Fig 2.

Schematic diagram of the known FASP mutations found in humans. PER2 and CRY2 are core clock components and their protein levels are tightly regulated in a circadian manner to ensure stable clock oscillation. All mutations discovered to date impact the protein levels of these two critical core clock components. The PER2 S662G mutation results in hypophosphorylated of PER2 by casein kinase I (CKI), which in turn causes both increased repressor activity and decreased protein stability. Consistent with this theme, two CK1δ mutations (T44A and H46R) were found to decrease its enzyme activity for substrates including the PER2 S662 site.
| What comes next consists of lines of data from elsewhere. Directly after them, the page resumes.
[./constraint.sdc]
current_design song

set clk_period 1.0
set clk_io_pct 0.2

create_clock -name clk0 -period $clk_period [get_ports {clk50m}]

set non_clock_inputs [all_inputs -no_clocks]
set_input_delay [expr $clk_period * $clk_io_pct] -clock clk0 $non_clock_inputs
set_output_delay [expr $clk_period * $clk_io_pct] -clock clk0 [all_outputs]
[./run.sh]
#!/bin/bash
# OpenROAD 26Q1-2900-gdf79404cd8, Yosys 0.63+post, stock flow scripts
make -C /OpenROAD-flow-scripts/flow DESIGN_CONFIG=/design/flow/config.mk WORK_HOME=/design/flow/orfs finish
[./design.v]
module led7s (
    datain,
    ledout
);
    input [3:0] datain;
    output reg [6:0] ledout;
    always begin
        case (datain)
            0: ledout = 7'b1000000;
            1: ledout = 7'b1111001;
            2: ledout = 7'b0100100;
            3: ledout = 7'b0110000;
            4: ledout = 7'b0011001;
            5: ledout = 7'b0010010;
            6: ledout = 7'b0000010;
            7: ledout = 7'b1111000;
            default: ledout = 7'b1000000;
        endcase
    end
endmodule
module song (
    input  wire       clk50m,
    output reg        speaker,   
    output wire [6:0] hign_7s,   
    output wire [6:0] med_7s,    
    output wire [6:0] low_7s     
);
    reg clk_6mhz;   
    reg clk_4hz;   
    reg [13:0] divider, origin;
    reg       carry;
    reg [7:0] counter;
    reg [3:0] hign, med, low;
    reg [ 2:0] count8;
    reg [19:0] count20;
    always @(posedge clk50m) begin
        if (count8 == 7) begin
            count8   <= 0;
            clk_6mhz <= 1;
        end else begin
            count8   <= count8 + 1;
            clk_6mhz <= 0;
        end
    end
    always @(posedge clk_6mhz) begin
        if (count20 == 781250) begin
            clk_4hz <= ~clk_4hz;
            count20 <= 0;
        end else count20 <= count20 + 1;
    end
    always @(posedge clk_6mhz) begin
        if (divider == 16383) begin
            carry   <= 1;
            divider <= origin;
        end else begin
            divider <= divider + 1;
            carry   <= 0;
        end
    end
    always @(posedge carry) begin
        speaker <= ~speaker;
    end
    always @(posedge clk_4hz) begin
        case ({
            hign, med, low
        })
            'h001: origin <= 4915;
            'h002: origin <= 6168;
            'h003: origin <= 7281;
            'h004: origin <= 7792;
            'h005: origin <= 8730;
            'h006: origin <= 9565;
            'h007: origin <= 10310;
            'h010: origin <= 10647;
            'h020: origin <= 11272;
            'h030: origin <= 11831;
            'h040: origin <= 12094;
            'h050: origin <= 12556;
            'h060: origin <= 12974;
            'h070: origin <= 13346;
            'h100: origin <= 13516;
            'h200: origin <= 13829;
            'h300: origin <= 14109;
            'h400: origin <= 14235;
            'h500: origin <= 14470;
            'h600: origin <= 14678;
            'h700: origin <= 14864;
            'h000: origin <= 16383;
        endcase
    end
    always @(posedge clk_4hz) begin
        if (counter == 71) counter <= 0;   
        else counter <= counter + 1;
        case (counter)
            0: {hign, med, low} <= 'h010;   
            1: {hign, med, low} <= 'h010;
            2: {hign, med, low} <= 'h020;
            3: {hign, med, low} <= 'h020;
            4: {hign, med, low} <= 'h030;   
            5: {hign, med, low} <= 'h030;
            6: {hign, med, low} <= 'h010;
            7: {hign, med, low} <= 'h010;
            8:  {hign, med, low} <= 'h010;   
            9:  {hign, med, low} <= 'h010;
            10: {hign, med, low} <= 'h020;
            11: {hign, med, low} <= 'h020;
            12: {hign, med, low} <= 'h030;
            13: {hign, med, low} <= 'h030;
            14: {hign, med, low} <= 'h010;
            15: {hign, med, low} <= 'h010;
            16: {hign, med, low} <= 'h030;
            17: {hign, med, low} <= 'h030;
            18: {hign, med, low} <= 'h040;
            19: {hign, med, low} <= 'h040;
            20: {hign, med, low} <= 'h050;
            21: {hign, med, low} <= 'h050;
            22: {hign, med, low} <= 'h050;
            23: {hign, med, low} <= 'h050;
            24: {hign, med, low} <= 'h030;
            25: {hign, med, low} <= 'h030;
            26: {hign, med, low} <= 'h040;
            27: {hign, med, low} <= 'h040;
            28: {hign, med, low} <= 'h050;
            29: {hign, med, low} <= 'h050;
            30: {hign, med, low} <= 'h050;
            31: {hign, med, low} <= 'h050;
            32: {hign, med, low} <= 'h050;
            33: {hign, med, low} <= 'h060;
            34: {hign, med, low} <= 'h050;
            35: {hign, med, low} <= 'h040;
            36: {hign, med, low} <= 'h030;
            37: {hign, med, low} <= 'h030;
            38: {hign, med, low} <= 'h010;
            39: {hign, med, low} <= 'h010;
            40: {hign, med, low} <= 'h050;
            41: {hign, med, low} <= 'h060;
            42: {hign, med, low} <= 'h050;
            43: {hign, med, low} <= 'h040;
            44: {hign, med, low} <= 'h030;
            45: {hign, med, low} <= 'h030;
            46: {hign, med, low} <= 'h010;
            47: {hign, med, low} <= 'h010;
            48: {hign, med, low} <= 'h030;
            49: {hign, med, low} <= 'h030;
            50: {hign, med, low} <= 'h050;
            51: {hign, med, low} <= 'h050;
            52: {hign, med, low} <= 'h010;
            53: {hign, med, low} <= 'h010;
            54: {hign, med, low} <= 'h010;
            55: {hign, med, low} <= 'h010;
            56: {hign, med, low} <= 'h030;
            57: {hign, med, low} <= 'h030;
            58: {hign, med, low} <= 'h050;
            59: {hign, med, low} <= 'h050;
            60: {hign, med, low} <= 'h010;
            61: {hign, med, low} <= 'h010;
            62: {hign, med, low} <= 'h010;
            63: {hign, med, low} <= 'h010;
            64: {hign, med, low} <= 'h030;   
            65: {hign, med, low} <= 'h030;
            66: {hign, med, low} <= 'h050;
            67: {hign, med, low} <= 'h050;
            68: {hign, med, low} <= 'h010;
            69: {hign, med, low} <= 'h010;
            70: {hign, med, low} <= 'h010;
            71: {hign, med, low} <= 'h010;
            default: {hign, med, low} <= 'h000;
        endcase
    end
    led7s u1 (
        hign,
        hign_7s
    );   
    led7s u2 (
        med,
        med_7s
    );
    led7s u3 (
        low,
        low_7s
    );
endmodule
Thus, these mutations also lead to altered transcription repressor activity and protein stability of PER2. Another FASP mutations, PER3 P415A/H417R, reduces the ability of PER3 to stabilize PER2, resulting in decreased protein stability once again. In addition to this PER2 axis, a more recent finding revealed that the CRY2 A260T mutation increases its accessibility and affinity for ubiquitin E3 ligase, thus promoting its degradation. Both the PER2 and CRY2 mutations have provided insight into the connection between circadian clock and metabolism, while the PER3 mutation offers possible revelation in linking clock and mood regulation. In all the cases mentioned here, the mutations accelerate the endogenous clock, causing mutation carriers to wake up around 4:00 o’clock in the morning. As PERs and CRYs are the major repressive factors in the circadian feedback loop, these genetic findings strongly imply that these repressors play a dominant role in regulating the human sleep wake cycle.